Honduras
Autoridades de la Iglesia Católica de Honduras denunciaron ayer que una empleada halló un orificio de bala en la oficina del cardenal hondureño Óscar Rodríguez, que supuestamente fue disparada por un desconocido en el transcurso del pasado lunes.
El canciller de la arquidiócesis de Tegucigalpa, Carlomagno Núñez, relató a radios locales que "la trabajadora, cuando iba hacia la oficina del Cardenal, encontró el orificio de la bala a la altura de donde él despacha", en el Palacio Arzobispal, ubicado en el centro histórico de la capital.
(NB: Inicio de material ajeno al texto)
[src/hdl/msg_pkg.sv]
`default_nettype none

package msg_pkg;

  // ****************************************
  // Host message word
  // ****************************************

  // Word size of both host streams
  localparam int MSG_WIDTH = 32;

  typedef logic [MSG_WIDTH-1:0] msg_word_t;

  // ****************************************
  // Loopback queue entry
  // ****************************************

  // Word as acknowledged by the application, plus the terminator mark
  // (last is set for the all-ones word)
  typedef struct packed {
    msg_word_t word;
    logic      last;
  } loop_entry_t;

endpackage

`default_nettype wire

[src/hdl/host_chan_pkg.sv]
`default_nettype none

package host_chan_pkg;

  // ****************************************
  // Host read channels
  // ****************************************

  // Channel that delivered a word on the shared read port
  typedef enum logic {
    CHAN_REPLY = 1'b0,
    CHAN_LOOP  = 1'b1
  } chan_id_e;

  // Number of sources behind the read port
  localparam int CHAN_COUNT = 2;

endpackage

`default_nettype wire

[src/hdl/host_rd_if.sv]
`default_nettype none

// One read-side source facing the host read arbiter.
// word is valid while empty is low; rden with empty high is ignored
interface host_rd_if
  import msg_pkg::*;
();

  logic      rden;
  logic      empty;
  msg_word_t word;
  logic      open;

  // Queue side
  modport source (
    input  rden,
    input  open,
    output empty,
    output word
  );

  // Arbiter side
  modport sink (
    output rden,
    output open,
    input  empty,
    input  word
  );

endinterface

`default_nettype wire

[src/hdl/msg_fifo.sv]
`default_nettype none

// First-word-fall-through queue. The head entry sits on rd_data while
// empty is low, one cycle after the write that put it there
module msg_fifo
  import msg_pkg::*;
#(
  parameter type payload_t    = msg_word_t,
  parameter int  DEPTH        = 16,
  parameter int  AFULL_MARGIN = 2
) (
  input  wire           bus_clk,
  input  wire           rst,
  input  wire           wr_en,
  input  wire payload_t wr_data,
  output logic          almost_full,
  output logic          overflow,
  input  wire           rd_en,
  output payload_t      rd_data,
  output logic          empty
);

  // DEPTH is a power of two, so the pointers wrap by themselves
  localparam int PTR_W = $clog2(DEPTH);
  localparam int CNT_W = $clog2(DEPTH + 1);
  localparam logic [CNT_W-1:0] FULL_CNT  = CNT_W'(DEPTH);
  localparam logic [CNT_W-1:0] AFULL_CNT = CNT_W'(DEPTH - AFULL_MARGIN);

  payload_t mem [DEPTH];

  logic [PTR_W-1:0] wr_ptr;
  logic [PTR_W-1:0] rd_ptr;
  logic [CNT_W-1:0] count;
  logic             full;
  logic             wr_ok;
  logic             rd_ok;

  // ****************************************
  // Status and accepted transfers
  // ****************************************

  assign full        = (count == FULL_CNT);
  assign empty       = (count == '0);
  assign almost_full = (count >= AFULL_CNT);

  // Writes at full are lost, reads at empty do nothing
  assign wr_ok = wr_en && !full;
  assign rd_ok = rd_en && !empty;

  assign rd_data = mem[rd_ptr];

  // ****************************************
  // Storage
  // ****************************************

  always_ff @(posedge bus_clk) begin
    if (wr_ok) begin
      mem[wr_ptr] <= wr_data;
    end
  end

  // ****************************************
  // Pointers, occupancy, overflow
  // ****************************************

  always_ff @(posedge bus_clk) begin
    if (rst) begin
      wr_ptr   <= '0;
      rd_ptr   <= '0;
      count    <= '0;
      overflow <= 1'b0;
    end else begin
      // One-cycle pulse after a dropped write
      overflow <= wr_en && full;
      if (wr_ok) begin
        wr_ptr <= wr_ptr + 1'b1;
      end
      if (rd_ok) begin
        rd_ptr <= rd_ptr + 1'b1;
      end
      case ({wr_ok, rd_ok})
        2'b10:   count <= count + 1'b1;
        2'b01:   count <= count - 1'b1;
        default: count <= count;
      endcase
    end
  end

endmodule

`default_nettype wire

[src/hdl/loop_channel.sv]
`default_nettype none

// Echoes every acknowledged host word back toward the host, one
// cycle after the acknowledge, with the all-ones word marked as last
module loop_channel
  import msg_pkg::*;
#(
  parameter int LOOP_DEPTH   = 16,
  parameter int AFULL_MARGIN = 2
) (
  input  wire            bus_clk,
  input  wire            rst,
  input  wire msg_word_t pc_msg,
  input  wire            pc_msg_ack,
  output logic           host_rd_last,
  host_rd_if.source      rd
);

  msg_word_t   pc_msg_d;
  logic        pending;
  loop_entry_t entry_in;
  loop_entry_t entry_out;

  // Word held for one cycle after its acknowledge
  always_ff @(posedge bus_clk) begin
    pc_msg_d <= pc_msg;
  end

  always_ff @(posedge bus_clk) begin
    if (rst) begin
      pending <= 1'b0;
    end else begin
      pending <= pc_msg_ack;
    end
  end

  // Terminator is the all-ones word
  assign entry_in.word = pc_msg_d;
  assign entry_in.last = &pc_msg_d;

  // Dropped if the loop channel is closed at the write edge
  msg_fifo #(
    .payload_t    (loop_entry_t),
    .DEPTH        (LOOP_DEPTH),
    .AFULL_MARGIN (AFULL_MARGIN)
  ) u_loop_fifo (
    .bus_clk     (bus_clk),
    .rst         (rst),
    .wr_en       (pending && rd.open),
    .wr_data     (entry_in),
    .almost_full (),
    .overflow    (),
    .rd_en       (rd.rden),
    .rd_data     (entry_out),
    .empty       (rd.empty)
  );

  assign rd.word      = entry_out.word;
  assign host_rd_last = entry_out.last;

endmodule

`default_nettype wire

[src/hdl/reply_channel.sv]
`default_nettype none

// Application-to-host queue. Words offered while the host read
// channel is closed are discarded, not counted as overflow
module reply_channel
  import msg_pkg::*;
#(
  parameter int REPLY_DEPTH  = 16,
  parameter int AFULL_MARGIN = 2
) (
  input  wire            bus_clk,
  input  wire            rst,
  input  wire msg_word_t fpga_msg,
  input  wire            fpga_msg_valid,
  output logic           fpga_msg_full,
  output logic           fpga_msg_overflow,
  host_rd_if.source      rd
);

  logic wr_en;

  // Open level gates the write strobe
  assign wr_en = fpga_msg_valid && rd.open;

  msg_fifo #(
    .payload_t    (msg_word_t),
    .DEPTH        (REPLY_DEPTH),
    .AFULL_MARGIN (AFULL_MARGIN)
  ) u_reply_fifo (
    .bus_clk     (bus_clk),
    .rst         (rst),
    .wr_en       (wr_en),
    .wr_data     (fpga_msg),
    .almost_full (fpga_msg_full),
    .overflow    (fpga_msg_overflow),
    .rd_en       (rd.rden),
    .rd_data     (rd.word),
    .empty       (rd.empty)
  );

endmodule

`default_nettype wire

[src/hdl/host_rd_arbiter.sv]
`default_nettype none

// Shares one host read port between the reply and loopback queues.
// Purely combinational toward the host; only the served-last state is
// registered
module host_rd_arbiter
  import msg_pkg::*;
  import host_chan_pkg::*;
(
  input  wire       bus_clk,
  input  wire       rst,
  host_rd_if.sink   reply,
  host_rd_if.sink   loop,
  input  wire       loop_last,
  input  wire       host_rd_open,
  input  wire       host_loop_open,
  input  wire       host_rd_rden,
  output logic      host_rd_empty,
  output msg_word_t host_rd_data,
  output chan_id_e  host_rd_chan,
  output logic      host_rd_last
);

  logic [CHAN_COUNT-1:0] req;
  chan_id_e              grant;
  chan_id_e              served_last;
  logic                  take;

  // Host open levels go down to the queues
  assign reply.open = host_rd_open;
  assign loop.open  = host_loop_open;

  assign req[CHAN_REPLY] = !reply.empty;
  assign req[CHAN_LOOP]  = !loop.empty;

  // Contest goes to whoever was not served last
  always_comb begin
    if (&req) begin
      if (served_last == CHAN_LOOP) begin
        grant = CHAN_REPLY;
      end else begin
        grant = CHAN_LOOP;
      end
    end else if (req[CHAN_LOOP]) begin
      grant = CHAN_LOOP;
    end else begin
      grant = CHAN_REPLY;
    end
  end

  assign host_rd_empty = ~|req;
  assign host_rd_chan  = grant;
  assign host_rd_data  = (grant == CHAN_LOOP) ? loop.word : reply.word;
  assign host_rd_last  = (grant == CHAN_LOOP) && loop_last;

  // Read strobe steered to the granted source only
  assign take       = host_rd_rden && !host_rd_empty;
  assign reply.rden = take && (grant == CHAN_REPLY);
  assign loop.rden  = take && (grant == CHAN_LOOP);

  always_ff @(posedge bus_clk) begin
    if (rst) begin
      served_last <= CHAN_LOOP;
    end else if (take) begin
      served_last <= grant;
    end
  end

endmodule

`default_nettype wire

[src/hdl/msg_bridge.sv]
`default_nettype none

module msg_bridge
  import msg_pkg::*;
#(
  parameter int PC_DEPTH     = 16,
  parameter int REPLY_DEPTH  = 16,
  parameter int LOOP_DEPTH   = 16,
  parameter int AFULL_MARGIN = 2
) (
  input  wire            bus_clk,
  input  wire            rst,

  // Host write stream
  input  wire            host_wr_wren,
  input  wire msg_word_t host_wr_data,
  output logic           host_wr_full,
  output logic           host_wr_overflow,

  // Application
  output msg_word_t      pc_msg,
  output logic           pc_msg_valid,
  input  wire            pc_msg_ack,
  input  wire msg_word_t fpga_msg,
  input  wire            fpga_msg_valid,
  output logic           fpga_msg_full,
  output logic           fpga_msg_overflow,

  // Host read port, shared by reply and loopback
  input  wire            host_rd_open,
  input  wire            host_loop_open,
  input  wire            host_rd_rden,
  output logic           host_rd_empty,
  output msg_word_t      host_rd_data,
  output logic           host_rd_chan,
  output logic           host_rd_last
);

  logic pc_empty;
  logic loop_last;

  host_rd_if reply_rd ();
  host_rd_if loop_rd ();

  // ****************************************
  // Host to application
  // ****************************************

  msg_fifo #(
    .payload_t    (msg_word_t),
    .DEPTH        (PC_DEPTH),
    .AFULL_MARGIN (AFULL_MARGIN)
  ) u_pc_fifo (
    .bus_clk     (bus_clk),
    .rst         (rst),
    .wr_en       (host_wr_wren),
    .wr_data     (host_wr_data),
    .almost_full (host_wr_full),
    .overflow    (host_wr_overflow),
    .rd_en       (pc_msg_ack),
    .rd_data     (pc_msg),
    .empty       (pc_empty)
  );

  assign pc_msg_valid = !pc_empty;

  // ****************************************
  // Read-side sources
  // ****************************************

  // Only an acknowledge that really takes a word is echoed
  loop_channel #(
    .LOOP_DEPTH   (LOOP_DEPTH),
    .AFULL_MARGIN (AFULL_MARGIN)
  ) u_loop_channel (
    .bus_clk      (bus_clk),
    .rst          (rst),
    .pc_msg       (pc_msg),
    .pc_msg_ack   (pc_msg_ack && pc_msg_valid),
    .host_rd_last (loop_last),
    .rd           (loop_rd)
  );

  reply_channel #(
    .REPLY_DEPTH  (REPLY_DEPTH),
    .AFULL_MARGIN (AFULL_MARGIN)
  ) u_reply_channel (
    .bus_clk           (bus_clk),
    .rst               (rst),
    .fpga_msg          (fpga_msg),
    .fpga_msg_valid    (fpga_msg_valid),
    .fpga_msg_full     (fpga_msg_full),
    .fpga_msg_overflow (fpga_msg_overflow),
    .rd                (reply_rd)
  );

  // ****************************************
  // Shared host read port
  // ****************************************

  host_rd_arbiter u_host_rd_arbiter (
    .bus_clk        (bus_clk),
    .rst            (rst),
    .reply          (reply_rd),
    .loop           (loop_rd),
    .loop_last      (loop_last),
    .host_rd_open   (host_rd_open),
    .host_loop_open (host_loop_open),
    .host_rd_rden   (host_rd_rden),
    .host_rd_empty  (host_rd_empty),
    .host_rd_data   (host_rd_data),
    .host_rd_chan   (host_rd_chan),
    .host_rd_last   (host_rd_last)
  );

endmodule

`default_nettype wire

[config.mk]
export PLATFORM = sky130hd
export DESIGN_NAME = msg_bridge
export DESIGN_NICKNAME = d
export VERILOG_FILES = /design/src/hdl/msg_pkg.sv /design/src/hdl/host_chan_pkg.sv /design/src/hdl/host_rd_if.sv /design/src/hdl/msg_fifo.sv /design/src/hdl/loop_channel.sv /design/src/hdl/reply_channel.sv /design/src/hdl/host_rd_arbiter.sv /design/src/hdl/msg_bridge.sv
export SDC_FILE = /design/constraint.sdc
export NUM_CORES = 1
export LEC_CHECK = 0
export BUFFER_PORTS_ARGS = -buffer_cell sky130_fd_sc_hd__buf_2
export CAP_MARGIN = 5
export CORE_ASPECT_RATIO = 1.2
export CORE_MARGIN = 8
export CORE_UTILIZATION = 55
export CTS_CLUSTER_DIAMETER = 80
export DETAILED_ROUTE_END_ITERATION = 8
export GPL_ROUTABILITY_DRIVEN = 0
export PLACE_DENSITY_LB_ADDON = 0.1
export SLEW_MARGIN = 0
export SYNTH_ARGS = -nofsm -noshare
export SYNTH_HDL_FRONTEND = slang
export SYNTH_SLANG_ARGS = --single-unit
[constraint.sdc]
create_clock -name bus_clk -period 5.8 [get_ports bus_clk]
set_input_delay 0.58 -clock bus_clk [delete_from_list [all_inputs] [get_ports bus_clk]]
set_output_delay 0.58 -clock bus_clk [all_outputs]
set_load 0.1 [all_outputs]
-- Word level (Yosys, flattened, before mapping)
Memory sizes are Yosys's and may differ from the RTL's. A register that Yosys moved wholly into a read port is not among the register bits.
Index checks and enable logic that the tools add are counted.
- register bits: 75
- RAM bits: 1552
- bits of input ports: 72
- output and inout bits: 72
- memories: 3
- add/subtract/negate cells: 12
- order comparisons: 2
- equality and inequality tests: 9
- multiplexer cells: 19
- bitwise logic cells: 1
- reductions and logical operators: 30
- memories (memory ; words ; width ; rd ports ; clocked after Yosys merged registers in ; wr ports ; RTL line ; RTL):
    u_loop_channel.u_loop_fifo.mem ; 16 ; 33 ; 1 ; 1 ; 1 ; msg_fifo.sv:29 ; payload_t mem [DEPTH];
    u_pc_fifo.mem ; 16 ; 32 ; 1 ; 1 ; 1 ; msg_fifo.sv:29 ;
    u_reply_channel.u_reply_fifo.mem ; 16 ; 32 ; 1 ; 1 ; 1 ; msg_fifo.sv:29 ;
- operators by type and width (operator ; count):
    $mux 32 ; 1
    $reduce_and 32->1 ; 1
    $pmux 5 s2 ; 3
    $add 4x1->4 const B ; 6
    $mux 4 ; 6
    $add 5x1->5 const B ; 3
    $eq 5x5->1 const B ; 3
    $logic_not 5->1 ; 3
    $sub 5x1->5 const B ; 3
    $logic_and 1x1->1 ; 14
    $ge 5x4->1 const B ; 2
    $mux 1 ; 9
    $logic_not 1->1 ; 7
    $eq 2x1->1 const B ; 3
    $eq 2x2->1 const B ; 3
    $reduce_bool 2->1 ; 3
    $reduce_and 2->1 ; 1
    $reduce_or 2->1 ; 1
    $not 1->1 ; 1

-- Depth between registers and ports, before layout
- word-level depth: 9
- gate-level depth with buffers: 13

-- By module
Synthesis repeated with hierarchy kept, for this count alone.
- cells, all modules: 2622
- area total of the unflattened synthesis: 62292.2 um^2
- by module, submodules not included (module ; times used ; cells an instance ; area each (um^2) ; seq. area each (um^2)):
    msg_fifo at u_pc_fifo ... ; 2 ; 834 ; 20118.0 ; 15735.1
    msg_fifo at u_loop_channel.u_loop_fifo ; 1 ; 858 ; 20721.1 ; 16215.6
    loop_channel ; 1 ; 46 ; 742.0 ; 660.6
    host_rd_arbiter ; 1 ; 47 ; 576.8 ; 20.0
    msg_bridge ; 1 ; 2 ; 10.0 ; 0.0
    reply_channel ; 1 ; 1 ; 6.3 ; 0.0

-- Worst setup path before layout
OpenSTA, ideal clock, no wires.
- path type: reg2reg
- start point: reg u_loop_channel.u_loop_fifo.count[2]
- end point: mem u_loop_channel.u_loop_fifo.mem[3][0] (netlist name), enable pin
- arrival time: 3615 ps
- required time: 5336 ps
- path slack: 1721 ps
- stages on the path, launching flop included: 6
- buffers on the path: 1
- period minus slack after synthesis: 4079 ps
- cell sequence: dfxtp_1 > clkbuf_1 > nor4_4 > a21oi_1 > nand2_1 > nor3_1
- word-level cells in the longest chain between the ends: 5
- RTL lines (what ; RTL line ; RTL):
    start, declared ; msg_fifo.sv:33 ; logic [CNT_W-1:0] count;
    start signal, assigned ; msg_fifo.sv:82 ; 2'b10: count <= count + 1'b1;
    start signal, assigned ; msg_fifo.sv:83 ; 2'b01: count <= count - 1'b1;
    start signal, assigned ; msg_fifo.sv:84 ; default: count <= count;
    $eq 5x5->1 ; msg_fifo.sv:42 ; assign full = (count == FULL_CNT);
    $logic_not 1->1 ; msg_fifo.sv:47 ; assign wr_ok = wr_en && !full;
    $logic_and 1x1->1 ; msg_fifo.sv:47 ;
    $mux 1 ; msg_fifo.sv:57 ; if (wr_ok) begin
    $mux 1 (implied by the code) ; msg_fifo.sv:58 ; mem[wr_ptr] <= wr_data;
    end, declared ; msg_fifo.sv:29 ;
No other way between the ends.

-- Final worst setup path
- start point: reg u_reply_channel.u_reply_fifo.count[0]
- end point: out host_rd_data[2]
- word-level cells in the longest chain between the ends: 5
- RTL lines (what ; RTL line ; RTL):
    start, declared ; msg_fifo.sv:33 ;
    start signal, assigned ; msg_fifo.sv:82 ;
    start signal, assigned ; msg_fifo.sv:83 ;
    start signal, assigned ; msg_fifo.sv:84 ;
    $logic_not 5->1 ; msg_fifo.sv:43 ; assign empty = (count == '0);
    $logic_not 1->1 ; host_rd_arbiter.sv:33 ; assign req[CHAN_REPLY] = !reply.empty;
    $reduce_and 2->1 ; host_rd_arbiter.sv:38 ; if (&req) begin
    $mux 1 ; host_rd_arbiter.sv:38 ;
    $mux 32 ; host_rd_arbiter.sv:53 ; assign host_rd_data = (grant == CHAN_LOOP) ? loop.word : reply.word;
    end, declared ; msg_bridge.sv:34 ; output msg_word_t host_rd_data,
No other way between the ends.

==> out/results.tsv <==
stage	metric	value	unit
timing	Final period util	78.7	%
synth	Post-synth EDFFs	1552	
timing	# setup viols final	0	
die	DIE AREA	0.124	mm2
timing	Slew Limit Fails	0	
global_routing	GRT Total Usage	22.9	%
global_routing	vias in the first global route	30000	
route	Starting DRT DRC Count	2882	
pwr	Switching Share	30.7	%
flow_run	Max-cap violations	0	
setup_path	Critical-path top delay cell	or4_4	
setup_path	CP bufs+invs	2	
clock_tree	Post-CTS Hold Buffers	0	
route	Vias per Instance	6.21	
global_routing	first-pass GRT wire length	203	mm
timing	Tmin final	4560	ps
layout	area delta synth->final	12.7	%
pwr	Seq pwr share	46.5	%
clock_tree	Inserted Clock Buffers	155	
clock_tree	CTS root buf	clkbuf_16	
clock_tree	TritonCTS clock tree	built	
synth	Syn. warnings	0	
clock_tree	H-tree level count	4	
route	Avg WL per Cell	31.0	um
timing	Slew HR	28.2	%
setup_path	Critical Path Start	u_reply_channel.u_reply_fifo.count[0]	
route	Routed Antenna Nets	0	
timing	Slew @ Worst Pin	1080	ps
layout	fin util	62.4	%
layout	most frequent cells in the layout	edfxtp_1 (1552), mux4_2 (485), clkbuf_16 (160)	
route	WL final	141	mm
setup_path	critical path class	flip-flop to output pin	
setup_path	flop-to-flop setup slack	2340	ps
route	met1 wire length	56.0	mm
synth	Avg Cell Area, Syn	23.2	um2
setup_path	CP endpoint kind	output pin	
timing	worst setup margin	1240	ps
place	port buffer count	143	
pwr	Comb power frac	21.5	%
route	met2 wire len	72.5	mm
global_routing	initial antenna violation count	21	
setup_path	crit-path max cell delay	590	ps
setup_path	crit-path cells	or4_4 > o21ai_4 > nand2_4 > clkinv_2 > nand2_1 > nand2_1 > buf_2	
hold_path	Worst Hold Launch	host_rd_open	
pwr	VDD IR max	0.951	mV
route	First-pass DRT Iterations	5	
layout	Final Cell Area	0.0702	mm2
run_status	status	completed	
hold_path	worst hold-check path type	primary input to flip-flop	
route	via count	28300	
setup_path	terminus of the critical flop-to-flop path	u_loop_channel.u_loop_fifo.mem[12][27]	
die	DIE HEIGHT	385	um
global_routing	gr ovfl total	0	
clock_tree	setup bufs post-CTS	0	
place	HPWL Detailed	79.4	mm
layout	share of cells above drive strength 1	32.6	%
place	placed cell area	0.0652	mm2
synth	Most used DFF post-synth	edfxtp_1	
setup_path	worst-path maximum fanout	36	
synth	async set-reset flop share out of synthesis	0	%
hold_path	Hold Crit Endpoint	u_reply_channel.u_reply_fifo.overflow	
timing	Setup Skew	29.3	ps
setup_path	Reg-to-Reg Start	u_loop_channel.u_loop_fifo.count[1]	
layout	NumNets Final	3011	
setup_path	Worst setup SP type	flip-flop	
timing	Hold Vio Cnt, Final	0	
setup_path	Crit path arrival time	3980	ps
clock_tree	post-CTS sizing	0	
setup_path	Crit path max-delay family	simple AND/OR/NAND/NOR gates	
timing	unrepaired setup endpoints after global routing	no	
die	Chip Width	323	um
pwr	Clock power frac	32.0	%
die	io pins	144	
die	initial core utilization	55.3	%
setup_path	Worst Path Required	5220	ps
setup_path	Worst path most repeated cell	nand2_1	
route	top sig layer	met5	
synth	synthesized flop and latch total	1639	
hold_path	Hold Path Stages	3	
route	# DRC	0	
timing	Max Clk Rate	0.219	GHz
clock_tree	clock net sink count	1639	
place	DP Worst Slack	2040	ps
die	core area	0.112	mm2
clock_tree	Clock transition at path regs	60	ps
setup_path	R2R depth	5	
clock_tree	Clock Path Buffers	3	
synth	count of unique library cells instantiated by Yosys	58	
route	DR WL met3	9.22	mm
pwr	P_leak	21.7	nW
layout	commonest non-fill, non-tap cell in the layout	edfxtp_1	
synth	Cell Area, Synth	0.0622	mm2
pwr	PwrDens	443	mW/mm2
synth	Net Count, Synth	2774	
pwr	Internal	21.6	mW
pwr	Sw Pwr	9.55	mW
clock_tree	clk_lat worst skew	780	ps
timing	setup TNS	0	ps
global_routing	largest net degree at the start of global routing	81	
synth	Syn Inst Count	2678	
synth	register area share after synthesis	77.7	%
die	num rows	135	
worst max path at each step:
| stage | slack [ps] | cells past startpoint | to |
|---|---|---|---|
| 2_1_floorplan | 1720 | 5 | u_loop_channel.u_loop_fifo.mem[3][0] |
| 3_3_place_gp | 2080 | 7 | host_rd_data[7] |
| 3_5_place_dp | 2040 | 6 | host_rd_data[18] |
| 4_1_cts | 1200 | 6 | host_rd_data[18] |
| 5_1_grt | 1060 | 7 | host_rd_data[2] |
| 6_report | 1240 | 7 | host_rd_data[2] |
layer usage:
metal,track usage (%),up-vias
li1,-,11800
met1,30.6,15300
met2,38.9,975
met3,4.06,216
met4,6.55,10
met5,0,-
through the flow:
stage               hold WS [ps]  cells  power, mW
floorplan                    474   2678       19.6
global placement             489   4265       21.4
detailed placement           495   4265       21.5
CTS                         58.2   4545       31.4
global route                 102   4547       32.1
finish                       119   4553       31.1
El cardenal no se hallaba en su despacho al momento del disparo, que no causó daño alguno, ya que el mismo lunes había salido del país, según el informe.
"Nos preocupa (lo del aparente atentado) porque han sido varias las amenazas que ha recibido (...), se han dado manifestaciones y lanzado petardos al pórtico del Arzobispado".
El canciller de la arquidiócesis de Tegucigalpa, declaró que los atentados comenzaron desde antes de los acontecimientos políticos del 28 de junio del año pasado, aunque refirió que estos se incrementaron después de esa fecha.
Núñez dijo que autoridades llegaron a investigar y "esperamos que el juez determine qué realmente pasó" y subrayó que "la Iglesia va a mantener sus posiciones en favor del orden social justo".
Inseguridad
Según Carlo Magno Núñez, el atentado se habría producido el domingo por la noche, ya que el lunes que la empleada se disponía a limpiar la oficina del Cardenal descubrió la ojiva del proyectil, la cual estaba junto a la silla de Rodríguez.
Los perjudicados manifestaron que desde el lunes en la mañana se llamó a la Policía para que realizaran la inspección del lugar y así comenzar las investigaciones del caso pero se quejaron, ya que los agentes se presentaron hasta ayer en horas del mediodía.
La oficina del cardenal Óscar Andrés Rodríguez está ubicada en la esquina opuesta al edificio donde funciona radio Católica de Honduras.
Empleados del lugar aseguraron que el disparo pudo ser realizado por un experto, ya que esta logró pasar por los balcones de hierro que protegen las ventanas de cristales del Palacio Arzobispal.
Núñez, afirmó que también se han recibido amenazas a muerte a través de mensajitos.